For evaluation, output text was converted into multi-labels using CheXpert labeler and compared to ground truth labels across metrics including precision, recall, F1-score, accuracy, and AUROC.
Results
Zero-shot Model Results:
| Condition | Precision | Recall | F1 | Accuracy | AUROC | Positives |
|---|---|---|---|---|---|---|
| No Finding | 0.396 | 0.058 | 0.102 | 0.608 | 0.502 | 686 |
| Enlarged Cardiomediastinum | 0.000 | 0.000 | NaN | 0.906 | 0.495 | 154 |
| Cardiomegaly | 0.301 | 0.222 | 0.256 | 0.674 | 0.524 | 455 |
| Lung Lesion | 0.055 | 0.064 | 0.059 | 0.912 | 0.507 | 78 |
| Lung Opacity | 0.236 | 0.584 | 0.337 | 0.462 | 0.504 | 421 |
| Edema | 0.218 | 0.157 | 0.183 | 0.648 | 0.485 | 451 |
| Consolidation | 0.000 | 0.000 | NaN | 0.903 | 0.499 | 171 |
| Pneumonia | 0.242 | 0.527 | 0.331 | 0.456 | 0.479 | 461 |
| Atelectasis | 0.216 | 0.377 | 0.274 | 0.545 | 0.486 | 411 |
| Pneumothorax | 0.192 | 0.728 | 0.303 | 0.345 | 0.490 | 353 |
| Pleural Effusion | 0.319 | 0.525 | 0.397 | 0.443 | 0.462 | 629 |
| Pleural Other | 0.000 | 0.000 | NaN | 0.979 | 0.498 | 32 |
| Fracture | 0.031 | 0.111 | 0.048 | 0.847 | 0.493 | 63 |
| Support Devices | 0.253 | 0.561 | 0.349 | 0.512 | 0.529 | 421 |
Zero-shot Model Overall Results:
| Metric | Value |
|---|---|
| Average F1 Score | 0.2399 |
| Average Accuracy | 0.6600 |
| Average AUROC | 0.497 |
(Note that the F1 score above is calculated from 11 valid categories, excluding the 3 categories with NaN values.)
Fine-tuned Model Results:
| Condition | Precision | Recall | F1 | Accuracy | AUROC | Positives |
|---|---|---|---|---|---|---|
| No Finding | 0.337 | 0.214 | 0.262 | 0.541 | 0.478 | 686 |
| Enlarged Cardiomediastinum | 0.031 | 0.019 | 0.024 | 0.864 | 0.481 | 154 |
| Cardiomegaly | 0.234 | 0.081 | 0.121 | 0.701 | 0.496 | 455 |
| Lung Lesion | 0.050 | 0.077 | 0.061 | 0.897 | 0.505 | 78 |
| Lung Opacity | 0.240 | 0.380 | 0.294 | 0.573 | 0.506 | 421 |
| Edema | 0.251 | 0.166 | 0.200 | 0.667 | 0.500 | 451 |
| Consolidation | 0.114 | 0.135 | 0.123 | 0.819 | 0.512 | 171 |
| Pneumonia | 0.236 | 0.293 | 0.262 | 0.577 | 0.484 | 461 |
| Atelectasis | 0.238 | 0.151 | 0.185 | 0.696 | 0.504 | 411 |
| Pneumothorax | 0.186 | 0.232 | 0.207 | 0.650 | 0.492 | 353 |
| Pleural Effusion | 0.342 | 0.243 | 0.284 | 0.573 | 0.496 | 629 |
| Pleural Other | 0.083 | 0.031 | 0.045 | 0.977 | 0.513 | 32 |
| Fracture | 0.020 | 0.063 | 0.031 | 0.860 | 0.476 | 63 |
| Support Devices | 0.229 | 0.197 | 0.212 | 0.657 | 0.497 | 421 |
Fine-tuned Model Overall Results:
| Metric | Value |
|---|---|
| Average F1 Score | 0.1651 |
| Average Accuracy | 0.7180 |
| Average AUROC | 0.4960 |
Both zero-shot and fine-tuned models performed similarly, with the fine-tuned model slightly better on AUROC for most of the five clinically important pathologies (atelectasis, cardiomegaly, consolidation, edema, and pleural effusion).
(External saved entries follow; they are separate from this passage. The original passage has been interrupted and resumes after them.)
$ cat src/logic/flash_block_lock_cfg.svh
// Constants for the flash block lock controller
`ifndef FLASH_BLOCK_LOCK_CFG_SVH
`define FLASH_BLOCK_LOCK_CFG_SVH

`define NUM_BLOCKS      16
`define BLK_W           4
`define ADDR_W          8
`define BLK_MSB         7
`define BLK_LSB         4
`define OFS_MSB         3
`define OFS_W           4
`define OTP_WORDS       4
`define OTP_SEL_W       2

`define OFS_LOCK_STATE  4'h2
`define CODE_LOCK_SETUP 8'h60
`define CODE_LOCK       8'h01
`define CODE_UNLOCK     8'hD0
`define CODE_LOCKDOWN   8'h2F
`define CODE_READ_ID    8'h90
`define CODE_READ_ARRAY 8'hFF

`define LOCK_RESET      16'hFFFF
`define DOWN_RESET      16'h0000
`define OTP_ERASED      64'hFFFF_FFFF_FFFF_FFFF
// Arbitrary neutral factory value
`define OTP_FACTORY     64'h0123_4567_89AB_CDEF

`endif

$ cat src/logic/flash_block_lock_pkg.sv
// Types for the flash block lock controller
`default_nettype none
package flash_block_lock_pkg;

  typedef struct packed {
    logic wsm_ready;
    logic erase_suspended;
    logic erase_err;
    logic program_err;
    logic vpp_err;
    logic program_suspended;
    logic locked_block_err;
    logic reserved;
  } status_flags_t;

  typedef struct packed {
    logic        wr_en;
    logic        rd_en;
    logic [7:0]  addr;
    logic [15:0] wdata;
  } bus_req_t;

  typedef enum logic [0:0] {
    CMD_IDLE,
    CMD_LOCK_SETUP
  } cmd_state_t;

endpackage
`default_nettype wire

$ cat src/logic/flash_block_lock_control.sv
// Per-block lock, lock-down and OTP protection logic of a partitioned NOR flash
`include "flash_block_lock_cfg.svh"
`timescale 1ns/1ps
`default_nettype none

module flash_block_lock_control (
  // Clock and reset
  input  wire logic                           sys_clk_i,
  input  wire logic                           rst_i,
  // Host bus
  input  wire flash_block_lock_pkg::bus_req_t bus_i,
  output logic [15:0]                         rdata_o,
  // Pins and engine status
  input  wire logic                           wp_n_i,
  input  wire logic                           vpp_low_i,
  input  wire logic                           wsm_ready_i,
  input  wire logic                           erase_suspended_i,
  input  wire logic                           program_suspended_i,
  input  wire logic                           status_clear_i,
  output flash_block_lock_pkg::status_flags_t status_flags_o,
  // Program and erase check
  input  wire logic                           pe_req_i,
  input  wire logic [`BLK_W-1:0]              pe_block_i,
  output logic                                pe_go_o,
  output logic                                pe_refused_o,
  // Protection register
  input  wire logic                           otp_prog_i,
  input  wire logic [`OTP_SEL_W-1:0]          otp_sel_i,
  input  wire logic [15:0]                    otp_data_i,
  input  wire logic                           otp_lock_i,
  output logic [127:0]                        otp_value_o,
  output logic                                otp_locked_o
);
  import flash_block_lock_pkg::*;

  cmd_state_t            state_ff;
  logic [`NUM_BLOCKS-1:0] lock_ff;
  logic [`NUM_BLOCKS-1:0] down_ff;
  logic [`NUM_BLOCKS-1:0] eff_lock;
  logic                  id_mode_ff;
  logic                  err5_ff;
  logic                  err4_ff;
  logic                  err3_ff;
  logic                  err1_ff;
  logic [63:0]           user_ff;
  logic                  otp_lock_ff;
  logic                  wp_asserted;
  logic [`BLK_W-1:0]     cmd_blk;
  logic [`OFS_W-1:0]     cmd_ofs;
  logic [7:0]            code;
  logic                  second_cycle;
  logic                  code_ok;
  logic                  protected_blk;
  logic                  lock_apply;
  logic                  otp_bad;
  logic [63:0]           otp_mask;
  logic [63:0]           nxt_user;

  assign wp_asserted   = ~wp_n_i;
  assign cmd_blk       = bus_i.addr[`BLK_MSB:`BLK_LSB];
  assign cmd_ofs       = bus_i.addr[`OFS_MSB:0];
  assign code          = bus_i.wdata[7:0];
  assign second_cycle  = bus_i.wr_en && (state_ff == CMD_LOCK_SETUP);
  assign code_ok       = (code == `CODE_LOCK) || (code == `CODE_UNLOCK) ||
                         (code == `CODE_LOCKDOWN);
  // Hard lock-down: write-protect only bites where lock-down was set
  assign protected_blk = down_ff[cmd_blk] && wp_asserted;
  // Program supply level is not consulted here on purpose
  assign lock_apply    = second_cycle && code_ok && !protected_blk &&
                         !program_suspended_i;
  assign eff_lock      = lock_ff | (down_ff & {`NUM_BLOCKS{wp_asserted}});

  // Command sequencer
  always_ff @(posedge sys_clk_i or posedge rst_i) begin
    if (rst_i) begin
      state_ff <= CMD_IDLE;
    end else if (bus_i.wr_en) begin
      unique case (state_ff)
        CMD_IDLE:       state_ff <= (code == `CODE_LOCK_SETUP) ? CMD_LOCK_SETUP : CMD_IDLE;
        CMD_LOCK_SETUP: state_ff <= CMD_IDLE;
      endcase
    end
  end

  // Identifier versus array read mode
  always_ff @(posedge sys_clk_i or posedge rst_i) begin
    if (rst_i) begin
      id_mode_ff <= 1'b0;
    end else if (bus_i.wr_en && state_ff == CMD_IDLE) begin
      if (code == `CODE_READ_ID) begin
        id_mode_ff <= 1'b1;
      end else if (code == `CODE_READ_ARRAY) begin
        id_mode_ff <= 1'b0;
      end
    end
  end

  // Lock bits
  always_ff @(posedge sys_clk_i or posedge rst_i) begin
    if (rst_i) begin
      lock_ff <= `LOCK_RESET;
    end else begin
      // Asserted write-protect pins locked-down blocks at state 011, so release leaves 111
      if (wp_asserted) begin
        lock_ff <= lock_ff | down_ff;
      end
      if (lock_apply) begin
        if (code == `CODE_UNLOCK) begin
          lock_ff[cmd_blk] <= 1'b0;
        end else begin
          lock_ff[cmd_blk] <= 1'b1;
        end
      end
    end
  end

  // Lock-down bits: only reset clears them
  always_ff @(posedge sys_clk_i or posedge rst_i) begin
    if (rst_i) begin
      down_ff <= `DOWN_RESET;
    end else if (lock_apply && code == `CODE_LOCKDOWN) begin
      down_ff[cmd_blk] <= 1'b1;
    end
  end

  // Read data
  always_ff @(posedge sys_clk_i or posedge rst_i) begin
    if (rst_i) begin
      rdata_o <= 16'h0000;
    end else if (bus_i.rd_en) begin
      if (id_mode_ff && cmd_ofs == `OFS_LOCK_STATE) begin
        rdata_o <= {14'h0000, down_ff[cmd_blk], eff_lock[cmd_blk]};
      end else begin
        rdata_o <= 16'h0000;
      end
    end
  end

  // Program and erase gate; grant is combinational as a handshake
  assign pe_refused_o = pe_req_i && (eff_lock[pe_block_i] || vpp_low_i);
  assign pe_go_o      = pe_req_i && !eff_lock[pe_block_i] && !vpp_low_i;

  // Sticky error flags: a new error in the clear cycle survives
  always_ff @(posedge sys_clk_i or posedge rst_i) begin
    if (rst_i) begin
      err5_ff <= 1'b0;
      err4_ff <= 1'b0;
    end else begin
      err5_ff <= (err5_ff && !status_clear_i) ||
                 (second_cycle && !code_ok) || (otp_prog_i && otp_lock_ff);
      err4_ff <= (err4_ff && !status_clear_i) ||
                 (second_cycle && !code_ok) || otp_bad;
    end
  end

  always_ff @(posedge sys_clk_i or posedge rst_i) begin
    if (rst_i) begin
      err3_ff <= 1'b0;
      err1_ff <= 1'b0;
    end else begin
      err3_ff <= (err3_ff && !status_clear_i) || (pe_req_i && vpp_low_i);
      err1_ff <= (err1_ff && !status_clear_i) || (pe_req_i && eff_lock[pe_block_i]);
    end
  end

  always_ff @(posedge sys_clk_i or posedge rst_i) begin
    if (rst_i) begin
      status_flags_o <= '0;
    end else begin
      status_flags_o.wsm_ready         <= wsm_ready_i;
      status_flags_o.erase_suspended   <= erase_suspended_i;
      status_flags_o.erase_err         <= err5_ff;
      status_flags_o.program_err       <= err4_ff;
      status_flags_o.vpp_err           <= err3_ff;
      status_flags_o.program_suspended <= program_suspended_i;
      status_flags_o.locked_block_err  <= err1_ff;
      status_flags_o.reserved          <= 1'b0;
    end
  end

  // Protection register: user half is AND-only, so bits can fall but never rise
  assign otp_bad  = otp_prog_i && otp_lock_ff;
  // Shift the zeros, not the ones, so words outside the selected one stay all ones
  assign otp_mask = ~({48'h0000_0000_0000, ~otp_data_i} << {otp_sel_i, 4'h0});
  assign nxt_user = user_ff & otp_mask;

  always_ff @(posedge sys_clk_i or posedge rst_i) begin
    if (rst_i) begin
      user_ff <= `OTP_ERASED;
    end else if (otp_prog_i && !otp_lock_ff) begin
      user_ff <= nxt_user;
    end
  end

  always_ff @(posedge sys_clk_i or posedge rst_i) begin
    if (rst_i) begin
      otp_lock_ff <= 1'b0;
    end else if (otp_lock_i) begin
      otp_lock_ff <= 1'b1;
    end
  end

  always_ff @(posedge sys_clk_i or posedge rst_i) begin
    if (rst_i) begin
      otp_value_o  <= {`OTP_ERASED, `OTP_FACTORY};
      otp_locked_o <= 1'b0;
    end else begin
      otp_value_o  <= {user_ff, `OTP_FACTORY};
      otp_locked_o <= otp_lock_ff;
    end
  end
endmodule

`default_nettype wire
However, overall performance was lower than CNN models directly trained on labels in previous research, which achieved AUROC scores >0.7 or even >0.8, while this approach achieved scores mostly around 0.5.
Conclusion
This is a difficult problem. To the untrainted eye the radiology reports do not have any clear differences. CLIP pre-training does not focus on enabling the network to distinguish such high-frequency patterns in the overall image. While fine-tuning improved the model slightly, the results remained far from clinically useful standards. We are also limited here because we train our model to output full text descriptions, which is then categorized into a label using CheXpert. Models trained directly on CheXpert labels would naturally perform better when evaluated on those same labels. We are also very limited by the ammount of training data and compute. Future research directions include:
- Fine-tuning CLIP on a larger portion of the dataset
- Experimenting with k-nearest neighbors search for the labels
- Better utilizing multiple associated images from the same study
- Incorporating CheXpert labeling while preserving detailed text
We believe further development could improve pathology classification beyond simple labeling.